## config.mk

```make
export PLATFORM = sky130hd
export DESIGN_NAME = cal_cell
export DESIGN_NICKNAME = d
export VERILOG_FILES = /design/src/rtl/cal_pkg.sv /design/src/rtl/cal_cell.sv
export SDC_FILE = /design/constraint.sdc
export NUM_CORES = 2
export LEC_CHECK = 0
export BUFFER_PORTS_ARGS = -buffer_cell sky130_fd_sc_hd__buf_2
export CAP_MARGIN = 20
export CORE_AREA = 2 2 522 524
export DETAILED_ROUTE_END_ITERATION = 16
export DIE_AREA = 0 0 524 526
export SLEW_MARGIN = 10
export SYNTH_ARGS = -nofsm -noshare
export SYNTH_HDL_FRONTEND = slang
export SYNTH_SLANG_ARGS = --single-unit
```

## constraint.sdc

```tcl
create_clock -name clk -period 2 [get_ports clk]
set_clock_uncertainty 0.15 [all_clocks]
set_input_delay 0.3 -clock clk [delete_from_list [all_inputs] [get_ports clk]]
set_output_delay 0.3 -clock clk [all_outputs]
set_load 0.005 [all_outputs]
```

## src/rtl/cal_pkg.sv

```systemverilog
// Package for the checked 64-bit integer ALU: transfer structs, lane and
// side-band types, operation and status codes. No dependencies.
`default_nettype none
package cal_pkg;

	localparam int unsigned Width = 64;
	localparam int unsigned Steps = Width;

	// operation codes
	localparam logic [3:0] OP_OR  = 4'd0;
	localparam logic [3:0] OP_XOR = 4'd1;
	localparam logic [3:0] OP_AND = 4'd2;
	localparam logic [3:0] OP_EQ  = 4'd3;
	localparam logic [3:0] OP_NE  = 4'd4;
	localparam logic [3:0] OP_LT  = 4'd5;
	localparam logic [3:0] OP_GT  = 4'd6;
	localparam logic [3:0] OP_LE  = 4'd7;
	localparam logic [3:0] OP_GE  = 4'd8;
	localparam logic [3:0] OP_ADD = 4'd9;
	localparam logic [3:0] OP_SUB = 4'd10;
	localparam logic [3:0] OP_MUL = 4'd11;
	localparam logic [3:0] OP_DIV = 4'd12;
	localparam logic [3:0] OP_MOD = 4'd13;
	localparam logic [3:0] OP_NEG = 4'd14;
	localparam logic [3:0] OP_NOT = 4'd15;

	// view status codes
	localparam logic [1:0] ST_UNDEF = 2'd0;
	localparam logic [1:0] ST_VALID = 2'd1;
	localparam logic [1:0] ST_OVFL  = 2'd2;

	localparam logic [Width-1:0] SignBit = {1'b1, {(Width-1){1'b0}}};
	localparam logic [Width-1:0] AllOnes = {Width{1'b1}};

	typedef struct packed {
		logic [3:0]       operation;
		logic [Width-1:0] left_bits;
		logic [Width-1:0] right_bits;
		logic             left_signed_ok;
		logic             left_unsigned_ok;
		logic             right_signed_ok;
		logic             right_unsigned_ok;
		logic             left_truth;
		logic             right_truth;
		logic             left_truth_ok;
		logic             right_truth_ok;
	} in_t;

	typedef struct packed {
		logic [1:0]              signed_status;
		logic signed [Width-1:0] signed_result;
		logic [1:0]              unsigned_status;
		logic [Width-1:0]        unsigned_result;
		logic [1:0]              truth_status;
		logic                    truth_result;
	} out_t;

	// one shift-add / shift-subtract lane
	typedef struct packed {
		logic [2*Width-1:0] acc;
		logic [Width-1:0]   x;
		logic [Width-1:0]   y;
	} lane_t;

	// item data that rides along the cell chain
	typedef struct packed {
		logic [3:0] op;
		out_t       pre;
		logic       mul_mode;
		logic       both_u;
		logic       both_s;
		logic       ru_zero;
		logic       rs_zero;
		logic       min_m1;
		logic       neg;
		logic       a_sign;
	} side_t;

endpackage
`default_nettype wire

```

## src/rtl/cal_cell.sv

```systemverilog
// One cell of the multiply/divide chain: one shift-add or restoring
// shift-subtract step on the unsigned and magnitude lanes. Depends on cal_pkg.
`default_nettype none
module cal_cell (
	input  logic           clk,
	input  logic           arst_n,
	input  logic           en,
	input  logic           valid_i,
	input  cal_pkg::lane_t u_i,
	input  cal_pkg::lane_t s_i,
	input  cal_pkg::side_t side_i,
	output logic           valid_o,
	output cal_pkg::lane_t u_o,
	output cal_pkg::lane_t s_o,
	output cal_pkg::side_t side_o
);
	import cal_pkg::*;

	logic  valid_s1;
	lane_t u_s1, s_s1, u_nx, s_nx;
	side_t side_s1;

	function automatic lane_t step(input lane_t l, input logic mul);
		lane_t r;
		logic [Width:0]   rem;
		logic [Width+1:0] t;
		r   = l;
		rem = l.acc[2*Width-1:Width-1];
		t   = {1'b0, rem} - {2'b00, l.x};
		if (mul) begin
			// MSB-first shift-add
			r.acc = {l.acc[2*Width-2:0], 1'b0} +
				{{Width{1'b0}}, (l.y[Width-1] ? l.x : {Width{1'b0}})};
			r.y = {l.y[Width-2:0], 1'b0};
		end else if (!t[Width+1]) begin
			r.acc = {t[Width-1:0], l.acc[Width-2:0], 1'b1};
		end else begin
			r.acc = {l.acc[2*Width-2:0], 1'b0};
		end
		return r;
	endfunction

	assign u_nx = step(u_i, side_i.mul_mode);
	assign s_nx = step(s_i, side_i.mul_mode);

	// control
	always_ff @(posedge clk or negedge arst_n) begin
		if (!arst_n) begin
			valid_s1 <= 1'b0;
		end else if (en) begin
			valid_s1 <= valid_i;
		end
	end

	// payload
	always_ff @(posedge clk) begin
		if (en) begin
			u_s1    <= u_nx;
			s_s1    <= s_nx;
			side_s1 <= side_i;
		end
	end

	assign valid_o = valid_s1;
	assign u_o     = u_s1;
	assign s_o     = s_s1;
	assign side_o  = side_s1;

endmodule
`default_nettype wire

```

--

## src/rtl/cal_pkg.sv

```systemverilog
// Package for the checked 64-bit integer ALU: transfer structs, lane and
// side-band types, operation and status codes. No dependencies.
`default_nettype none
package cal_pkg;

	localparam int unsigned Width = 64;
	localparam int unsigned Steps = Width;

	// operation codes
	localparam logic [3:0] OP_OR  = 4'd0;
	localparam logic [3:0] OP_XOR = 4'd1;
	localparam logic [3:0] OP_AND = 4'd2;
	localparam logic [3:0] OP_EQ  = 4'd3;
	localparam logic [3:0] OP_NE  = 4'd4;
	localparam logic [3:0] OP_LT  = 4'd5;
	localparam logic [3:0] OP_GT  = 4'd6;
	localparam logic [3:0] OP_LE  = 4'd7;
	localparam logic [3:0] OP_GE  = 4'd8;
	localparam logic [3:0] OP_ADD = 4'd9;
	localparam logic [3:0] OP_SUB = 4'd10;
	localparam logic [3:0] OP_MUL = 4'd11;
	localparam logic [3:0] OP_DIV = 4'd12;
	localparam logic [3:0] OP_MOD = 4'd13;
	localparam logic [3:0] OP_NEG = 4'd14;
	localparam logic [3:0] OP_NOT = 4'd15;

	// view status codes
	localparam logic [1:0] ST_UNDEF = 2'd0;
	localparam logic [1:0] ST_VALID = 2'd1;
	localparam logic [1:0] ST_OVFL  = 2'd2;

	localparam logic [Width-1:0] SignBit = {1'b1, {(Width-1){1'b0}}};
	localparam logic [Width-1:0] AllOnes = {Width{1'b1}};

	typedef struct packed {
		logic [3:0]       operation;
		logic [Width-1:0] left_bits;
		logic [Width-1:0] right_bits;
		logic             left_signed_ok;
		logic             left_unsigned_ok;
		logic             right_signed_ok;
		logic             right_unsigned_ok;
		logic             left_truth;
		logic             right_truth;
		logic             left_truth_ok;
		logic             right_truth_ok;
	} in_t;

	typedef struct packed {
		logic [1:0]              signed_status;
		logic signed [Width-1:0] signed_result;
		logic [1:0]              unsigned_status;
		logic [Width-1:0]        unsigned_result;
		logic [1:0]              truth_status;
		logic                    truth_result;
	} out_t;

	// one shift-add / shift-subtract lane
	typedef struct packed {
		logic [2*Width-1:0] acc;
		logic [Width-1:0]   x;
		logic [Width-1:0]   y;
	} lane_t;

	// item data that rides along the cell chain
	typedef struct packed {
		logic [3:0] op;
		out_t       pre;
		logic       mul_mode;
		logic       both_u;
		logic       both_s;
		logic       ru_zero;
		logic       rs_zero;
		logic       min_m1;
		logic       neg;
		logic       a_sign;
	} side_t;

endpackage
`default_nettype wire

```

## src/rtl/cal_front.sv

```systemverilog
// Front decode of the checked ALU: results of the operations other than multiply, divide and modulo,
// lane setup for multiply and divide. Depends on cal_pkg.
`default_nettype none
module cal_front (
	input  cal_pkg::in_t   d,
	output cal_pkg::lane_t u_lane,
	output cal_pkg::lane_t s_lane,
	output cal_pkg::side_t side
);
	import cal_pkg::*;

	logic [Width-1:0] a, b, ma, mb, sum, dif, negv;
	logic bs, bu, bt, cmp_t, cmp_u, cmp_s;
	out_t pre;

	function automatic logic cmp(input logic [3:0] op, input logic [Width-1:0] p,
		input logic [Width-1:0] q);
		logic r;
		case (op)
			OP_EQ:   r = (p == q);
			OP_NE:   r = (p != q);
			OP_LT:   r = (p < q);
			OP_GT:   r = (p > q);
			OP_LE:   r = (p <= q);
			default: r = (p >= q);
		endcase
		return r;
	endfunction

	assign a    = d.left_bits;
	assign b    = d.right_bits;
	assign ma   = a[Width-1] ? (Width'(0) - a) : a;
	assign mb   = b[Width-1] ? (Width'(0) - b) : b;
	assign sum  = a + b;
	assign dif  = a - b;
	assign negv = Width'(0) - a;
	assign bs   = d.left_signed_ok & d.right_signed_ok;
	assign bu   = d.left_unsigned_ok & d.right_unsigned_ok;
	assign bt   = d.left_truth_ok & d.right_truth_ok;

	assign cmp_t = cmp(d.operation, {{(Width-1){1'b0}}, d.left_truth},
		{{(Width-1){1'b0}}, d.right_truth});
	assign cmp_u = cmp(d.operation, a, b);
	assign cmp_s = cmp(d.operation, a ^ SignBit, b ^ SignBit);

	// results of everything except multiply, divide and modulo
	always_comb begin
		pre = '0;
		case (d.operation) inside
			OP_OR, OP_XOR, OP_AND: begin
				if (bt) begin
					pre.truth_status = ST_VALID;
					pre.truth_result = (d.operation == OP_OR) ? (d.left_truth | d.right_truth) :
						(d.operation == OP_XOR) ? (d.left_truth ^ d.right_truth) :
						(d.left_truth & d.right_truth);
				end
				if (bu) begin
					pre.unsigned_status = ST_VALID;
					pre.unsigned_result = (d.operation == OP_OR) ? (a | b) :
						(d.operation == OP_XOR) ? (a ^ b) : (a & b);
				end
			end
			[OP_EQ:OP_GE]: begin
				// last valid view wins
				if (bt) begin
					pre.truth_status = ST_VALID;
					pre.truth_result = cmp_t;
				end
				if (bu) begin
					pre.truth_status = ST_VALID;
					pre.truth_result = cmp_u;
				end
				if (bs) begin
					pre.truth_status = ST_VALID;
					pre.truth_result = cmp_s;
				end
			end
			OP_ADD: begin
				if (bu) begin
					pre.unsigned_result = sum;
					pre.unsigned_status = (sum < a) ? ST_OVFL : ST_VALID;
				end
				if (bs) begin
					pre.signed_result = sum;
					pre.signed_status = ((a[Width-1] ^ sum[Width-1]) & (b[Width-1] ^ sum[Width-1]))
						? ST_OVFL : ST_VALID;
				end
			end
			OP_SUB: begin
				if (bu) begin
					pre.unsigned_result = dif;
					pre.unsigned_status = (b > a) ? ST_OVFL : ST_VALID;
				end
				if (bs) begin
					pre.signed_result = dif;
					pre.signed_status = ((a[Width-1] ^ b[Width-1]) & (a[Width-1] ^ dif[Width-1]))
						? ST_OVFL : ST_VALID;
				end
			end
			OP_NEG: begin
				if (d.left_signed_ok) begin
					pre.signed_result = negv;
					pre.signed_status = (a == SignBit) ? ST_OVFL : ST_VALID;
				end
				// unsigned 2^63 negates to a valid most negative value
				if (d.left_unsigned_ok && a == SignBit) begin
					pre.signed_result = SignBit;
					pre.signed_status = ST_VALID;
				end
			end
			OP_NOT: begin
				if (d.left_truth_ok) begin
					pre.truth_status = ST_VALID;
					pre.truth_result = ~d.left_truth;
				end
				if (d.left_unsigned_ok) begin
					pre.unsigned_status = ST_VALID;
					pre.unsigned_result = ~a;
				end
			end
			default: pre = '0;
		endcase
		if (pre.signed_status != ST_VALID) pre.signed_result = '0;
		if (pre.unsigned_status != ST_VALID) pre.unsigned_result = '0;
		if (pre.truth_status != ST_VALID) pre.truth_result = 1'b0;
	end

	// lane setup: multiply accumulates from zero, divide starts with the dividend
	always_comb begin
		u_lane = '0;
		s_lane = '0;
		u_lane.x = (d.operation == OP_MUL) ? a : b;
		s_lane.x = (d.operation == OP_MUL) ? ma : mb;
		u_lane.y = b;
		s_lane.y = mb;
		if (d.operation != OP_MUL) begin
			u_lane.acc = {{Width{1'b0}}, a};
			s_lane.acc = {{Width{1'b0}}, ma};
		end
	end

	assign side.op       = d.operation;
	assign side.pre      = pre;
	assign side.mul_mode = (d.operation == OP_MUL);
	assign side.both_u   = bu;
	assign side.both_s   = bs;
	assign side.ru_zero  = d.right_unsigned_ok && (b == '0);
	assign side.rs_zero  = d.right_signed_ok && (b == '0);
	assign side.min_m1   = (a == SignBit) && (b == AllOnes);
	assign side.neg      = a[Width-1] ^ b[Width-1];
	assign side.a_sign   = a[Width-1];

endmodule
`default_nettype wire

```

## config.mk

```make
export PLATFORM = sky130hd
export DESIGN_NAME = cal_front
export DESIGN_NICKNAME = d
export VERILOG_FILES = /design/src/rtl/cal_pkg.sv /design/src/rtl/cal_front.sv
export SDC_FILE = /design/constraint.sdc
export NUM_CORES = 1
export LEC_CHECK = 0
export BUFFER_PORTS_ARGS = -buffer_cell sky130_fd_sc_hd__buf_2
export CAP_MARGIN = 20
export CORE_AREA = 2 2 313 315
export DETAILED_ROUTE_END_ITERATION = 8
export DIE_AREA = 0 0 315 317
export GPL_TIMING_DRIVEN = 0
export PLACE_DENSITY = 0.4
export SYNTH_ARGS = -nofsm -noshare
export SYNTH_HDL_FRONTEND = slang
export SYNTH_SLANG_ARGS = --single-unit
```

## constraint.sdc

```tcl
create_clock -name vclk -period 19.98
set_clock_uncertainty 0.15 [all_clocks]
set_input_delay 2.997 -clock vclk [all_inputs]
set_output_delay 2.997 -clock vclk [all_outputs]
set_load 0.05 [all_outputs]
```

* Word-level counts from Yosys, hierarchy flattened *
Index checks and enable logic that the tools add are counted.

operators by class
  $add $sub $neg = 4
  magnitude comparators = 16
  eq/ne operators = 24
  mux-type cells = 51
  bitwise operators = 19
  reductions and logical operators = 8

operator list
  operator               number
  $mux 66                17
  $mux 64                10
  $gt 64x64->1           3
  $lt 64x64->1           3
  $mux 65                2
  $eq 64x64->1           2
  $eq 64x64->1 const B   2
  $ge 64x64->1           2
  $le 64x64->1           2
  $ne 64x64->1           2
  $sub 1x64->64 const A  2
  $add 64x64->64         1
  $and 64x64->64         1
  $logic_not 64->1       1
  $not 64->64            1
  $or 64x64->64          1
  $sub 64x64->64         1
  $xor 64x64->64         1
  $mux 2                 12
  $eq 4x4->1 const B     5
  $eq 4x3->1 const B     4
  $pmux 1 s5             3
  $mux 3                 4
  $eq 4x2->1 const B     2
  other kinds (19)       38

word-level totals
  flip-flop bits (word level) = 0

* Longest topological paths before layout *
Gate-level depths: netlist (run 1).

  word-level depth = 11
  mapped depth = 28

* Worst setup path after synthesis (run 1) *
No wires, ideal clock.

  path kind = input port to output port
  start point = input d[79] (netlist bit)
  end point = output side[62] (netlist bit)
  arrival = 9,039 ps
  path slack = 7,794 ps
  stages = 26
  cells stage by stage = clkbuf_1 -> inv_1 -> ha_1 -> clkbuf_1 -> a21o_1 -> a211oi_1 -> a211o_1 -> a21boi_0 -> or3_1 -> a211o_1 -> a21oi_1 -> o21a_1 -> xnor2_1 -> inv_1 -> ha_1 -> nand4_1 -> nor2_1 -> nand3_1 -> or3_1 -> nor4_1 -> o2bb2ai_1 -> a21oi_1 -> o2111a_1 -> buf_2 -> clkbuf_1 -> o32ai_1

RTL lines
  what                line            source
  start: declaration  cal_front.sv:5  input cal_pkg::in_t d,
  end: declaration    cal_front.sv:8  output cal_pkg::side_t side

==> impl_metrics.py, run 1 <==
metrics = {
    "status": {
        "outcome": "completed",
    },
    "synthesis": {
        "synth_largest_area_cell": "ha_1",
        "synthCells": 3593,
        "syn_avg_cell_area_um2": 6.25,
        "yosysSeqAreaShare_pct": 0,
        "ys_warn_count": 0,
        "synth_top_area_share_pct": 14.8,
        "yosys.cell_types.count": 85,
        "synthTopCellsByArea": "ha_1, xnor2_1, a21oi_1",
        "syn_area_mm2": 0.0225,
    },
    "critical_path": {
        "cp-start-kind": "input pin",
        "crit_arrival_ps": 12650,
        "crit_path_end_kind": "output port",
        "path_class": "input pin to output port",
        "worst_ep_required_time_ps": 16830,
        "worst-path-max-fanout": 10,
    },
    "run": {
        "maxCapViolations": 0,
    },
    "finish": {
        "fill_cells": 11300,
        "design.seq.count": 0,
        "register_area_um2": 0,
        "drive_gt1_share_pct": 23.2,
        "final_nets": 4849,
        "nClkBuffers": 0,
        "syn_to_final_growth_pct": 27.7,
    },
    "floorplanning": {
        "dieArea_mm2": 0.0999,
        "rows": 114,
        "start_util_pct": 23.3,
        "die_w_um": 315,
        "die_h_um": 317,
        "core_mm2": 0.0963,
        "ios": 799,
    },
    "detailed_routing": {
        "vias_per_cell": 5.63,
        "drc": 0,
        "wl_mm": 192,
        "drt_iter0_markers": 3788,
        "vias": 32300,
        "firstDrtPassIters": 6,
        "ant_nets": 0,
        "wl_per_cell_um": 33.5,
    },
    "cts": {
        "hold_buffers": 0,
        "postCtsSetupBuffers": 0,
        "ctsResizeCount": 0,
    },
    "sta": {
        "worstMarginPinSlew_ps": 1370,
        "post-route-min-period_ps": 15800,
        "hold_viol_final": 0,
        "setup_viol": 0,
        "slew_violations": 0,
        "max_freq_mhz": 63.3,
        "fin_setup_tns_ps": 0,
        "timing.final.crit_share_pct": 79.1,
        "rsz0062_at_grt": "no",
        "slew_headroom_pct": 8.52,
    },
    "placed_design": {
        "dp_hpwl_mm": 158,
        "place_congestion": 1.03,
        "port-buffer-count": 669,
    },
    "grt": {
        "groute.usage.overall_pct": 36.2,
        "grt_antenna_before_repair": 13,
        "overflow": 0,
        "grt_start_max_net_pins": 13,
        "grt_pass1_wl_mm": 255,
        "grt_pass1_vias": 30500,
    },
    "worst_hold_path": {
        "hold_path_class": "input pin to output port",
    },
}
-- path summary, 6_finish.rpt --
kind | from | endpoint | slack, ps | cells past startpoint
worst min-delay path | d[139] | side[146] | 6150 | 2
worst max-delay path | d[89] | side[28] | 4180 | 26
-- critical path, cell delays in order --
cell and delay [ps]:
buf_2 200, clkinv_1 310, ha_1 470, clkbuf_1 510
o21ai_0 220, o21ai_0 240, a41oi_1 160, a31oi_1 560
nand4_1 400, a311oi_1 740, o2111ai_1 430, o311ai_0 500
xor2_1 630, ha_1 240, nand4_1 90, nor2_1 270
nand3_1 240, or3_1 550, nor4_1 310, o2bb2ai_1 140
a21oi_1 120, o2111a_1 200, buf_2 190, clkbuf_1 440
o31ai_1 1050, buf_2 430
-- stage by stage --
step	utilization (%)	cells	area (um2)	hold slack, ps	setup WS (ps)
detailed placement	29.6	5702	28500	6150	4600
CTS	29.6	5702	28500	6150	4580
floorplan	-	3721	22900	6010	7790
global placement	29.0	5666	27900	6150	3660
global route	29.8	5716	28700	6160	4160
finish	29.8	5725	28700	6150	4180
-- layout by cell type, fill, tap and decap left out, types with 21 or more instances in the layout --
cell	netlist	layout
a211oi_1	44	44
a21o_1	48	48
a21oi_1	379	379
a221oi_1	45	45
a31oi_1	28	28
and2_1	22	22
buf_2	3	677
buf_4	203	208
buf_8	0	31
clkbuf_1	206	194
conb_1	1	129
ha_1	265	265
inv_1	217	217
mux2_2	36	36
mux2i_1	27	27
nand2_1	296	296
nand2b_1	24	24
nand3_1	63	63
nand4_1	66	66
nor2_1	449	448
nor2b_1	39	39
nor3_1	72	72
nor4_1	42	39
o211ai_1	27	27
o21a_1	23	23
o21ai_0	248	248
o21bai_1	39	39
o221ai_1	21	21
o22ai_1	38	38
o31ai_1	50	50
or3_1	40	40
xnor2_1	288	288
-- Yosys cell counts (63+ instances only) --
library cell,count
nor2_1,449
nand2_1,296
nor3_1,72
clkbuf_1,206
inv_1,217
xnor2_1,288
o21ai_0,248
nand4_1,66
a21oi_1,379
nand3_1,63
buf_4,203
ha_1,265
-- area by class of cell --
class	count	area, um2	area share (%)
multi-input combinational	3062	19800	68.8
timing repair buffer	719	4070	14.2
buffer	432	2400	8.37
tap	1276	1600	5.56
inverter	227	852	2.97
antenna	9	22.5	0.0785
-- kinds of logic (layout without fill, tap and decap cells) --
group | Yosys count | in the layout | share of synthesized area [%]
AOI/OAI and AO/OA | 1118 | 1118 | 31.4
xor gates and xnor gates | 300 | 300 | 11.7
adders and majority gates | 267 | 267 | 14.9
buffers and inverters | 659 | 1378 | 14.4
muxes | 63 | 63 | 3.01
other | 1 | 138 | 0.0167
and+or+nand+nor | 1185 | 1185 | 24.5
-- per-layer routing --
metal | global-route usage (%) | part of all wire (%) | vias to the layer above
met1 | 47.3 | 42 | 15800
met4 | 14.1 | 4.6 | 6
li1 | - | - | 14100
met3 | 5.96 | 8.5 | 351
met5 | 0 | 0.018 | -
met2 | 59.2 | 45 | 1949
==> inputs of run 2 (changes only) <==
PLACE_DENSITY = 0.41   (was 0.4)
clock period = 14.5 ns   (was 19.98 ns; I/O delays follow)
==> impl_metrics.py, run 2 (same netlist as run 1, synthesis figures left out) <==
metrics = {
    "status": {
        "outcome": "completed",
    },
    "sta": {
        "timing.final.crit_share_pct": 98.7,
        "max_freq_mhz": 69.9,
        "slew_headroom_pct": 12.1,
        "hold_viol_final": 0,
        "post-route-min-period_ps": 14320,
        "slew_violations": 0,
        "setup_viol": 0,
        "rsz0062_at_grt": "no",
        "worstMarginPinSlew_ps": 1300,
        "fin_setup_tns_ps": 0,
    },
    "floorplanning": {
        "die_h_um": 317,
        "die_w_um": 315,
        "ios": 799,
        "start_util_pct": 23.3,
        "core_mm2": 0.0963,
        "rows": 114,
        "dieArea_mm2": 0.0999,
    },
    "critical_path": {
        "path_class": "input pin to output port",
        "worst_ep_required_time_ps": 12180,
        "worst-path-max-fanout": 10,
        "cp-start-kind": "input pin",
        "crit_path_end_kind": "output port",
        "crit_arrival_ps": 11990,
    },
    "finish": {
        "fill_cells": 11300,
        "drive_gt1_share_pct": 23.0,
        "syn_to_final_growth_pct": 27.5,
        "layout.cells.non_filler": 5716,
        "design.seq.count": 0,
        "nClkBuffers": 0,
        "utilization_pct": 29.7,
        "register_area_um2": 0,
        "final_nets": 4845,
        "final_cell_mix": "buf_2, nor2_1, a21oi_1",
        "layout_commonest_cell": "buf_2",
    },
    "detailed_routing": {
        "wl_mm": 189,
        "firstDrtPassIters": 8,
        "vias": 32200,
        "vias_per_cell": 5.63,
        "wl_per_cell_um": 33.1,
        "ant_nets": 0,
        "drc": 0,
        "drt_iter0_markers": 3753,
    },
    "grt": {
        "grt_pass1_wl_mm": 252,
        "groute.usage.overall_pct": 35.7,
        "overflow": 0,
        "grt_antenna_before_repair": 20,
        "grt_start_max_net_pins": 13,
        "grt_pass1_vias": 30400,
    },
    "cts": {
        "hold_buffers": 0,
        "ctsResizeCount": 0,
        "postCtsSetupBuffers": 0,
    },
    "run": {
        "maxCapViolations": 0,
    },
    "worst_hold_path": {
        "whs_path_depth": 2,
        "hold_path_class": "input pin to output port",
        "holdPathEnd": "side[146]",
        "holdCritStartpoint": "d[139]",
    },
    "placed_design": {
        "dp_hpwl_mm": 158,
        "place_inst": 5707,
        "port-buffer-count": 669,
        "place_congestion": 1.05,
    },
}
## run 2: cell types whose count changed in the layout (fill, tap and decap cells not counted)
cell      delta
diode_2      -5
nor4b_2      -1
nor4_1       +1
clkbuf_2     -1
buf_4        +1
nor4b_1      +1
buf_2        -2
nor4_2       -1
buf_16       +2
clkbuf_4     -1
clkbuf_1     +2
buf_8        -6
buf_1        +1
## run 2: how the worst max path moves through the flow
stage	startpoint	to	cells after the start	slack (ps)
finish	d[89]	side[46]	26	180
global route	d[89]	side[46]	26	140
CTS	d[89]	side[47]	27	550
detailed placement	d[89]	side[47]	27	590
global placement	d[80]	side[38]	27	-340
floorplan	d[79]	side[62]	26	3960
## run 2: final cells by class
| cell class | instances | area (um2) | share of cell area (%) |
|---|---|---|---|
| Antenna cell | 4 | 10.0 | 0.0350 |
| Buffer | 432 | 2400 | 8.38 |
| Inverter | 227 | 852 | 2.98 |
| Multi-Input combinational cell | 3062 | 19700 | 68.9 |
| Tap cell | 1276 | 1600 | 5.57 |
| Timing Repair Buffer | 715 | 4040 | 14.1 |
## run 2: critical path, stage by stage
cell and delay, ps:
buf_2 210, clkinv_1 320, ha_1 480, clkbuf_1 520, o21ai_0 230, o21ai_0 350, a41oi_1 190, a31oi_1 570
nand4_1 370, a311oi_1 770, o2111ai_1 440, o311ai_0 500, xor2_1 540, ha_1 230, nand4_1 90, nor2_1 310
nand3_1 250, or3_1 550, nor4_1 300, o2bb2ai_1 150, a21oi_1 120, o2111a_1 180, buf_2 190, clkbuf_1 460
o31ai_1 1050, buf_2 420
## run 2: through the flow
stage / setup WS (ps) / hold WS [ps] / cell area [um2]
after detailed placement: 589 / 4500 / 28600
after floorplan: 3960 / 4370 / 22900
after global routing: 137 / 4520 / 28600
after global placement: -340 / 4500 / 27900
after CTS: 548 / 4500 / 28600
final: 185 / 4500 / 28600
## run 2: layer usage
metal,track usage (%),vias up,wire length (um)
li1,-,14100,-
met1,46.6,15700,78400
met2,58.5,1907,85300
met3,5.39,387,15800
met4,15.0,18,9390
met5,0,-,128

-- What this task involves --
Working from the material above, retype exactly the lines from the one with "met1,46.6,15700,78400" through the one with "met5,0,-,128", both included, and only those lines.

-- Output below --
met1,46.6,15700,78400
met2,58.5,1907,85300
met3,5.39,387,15800
met4,15.0,18,9390
met5,0,-,128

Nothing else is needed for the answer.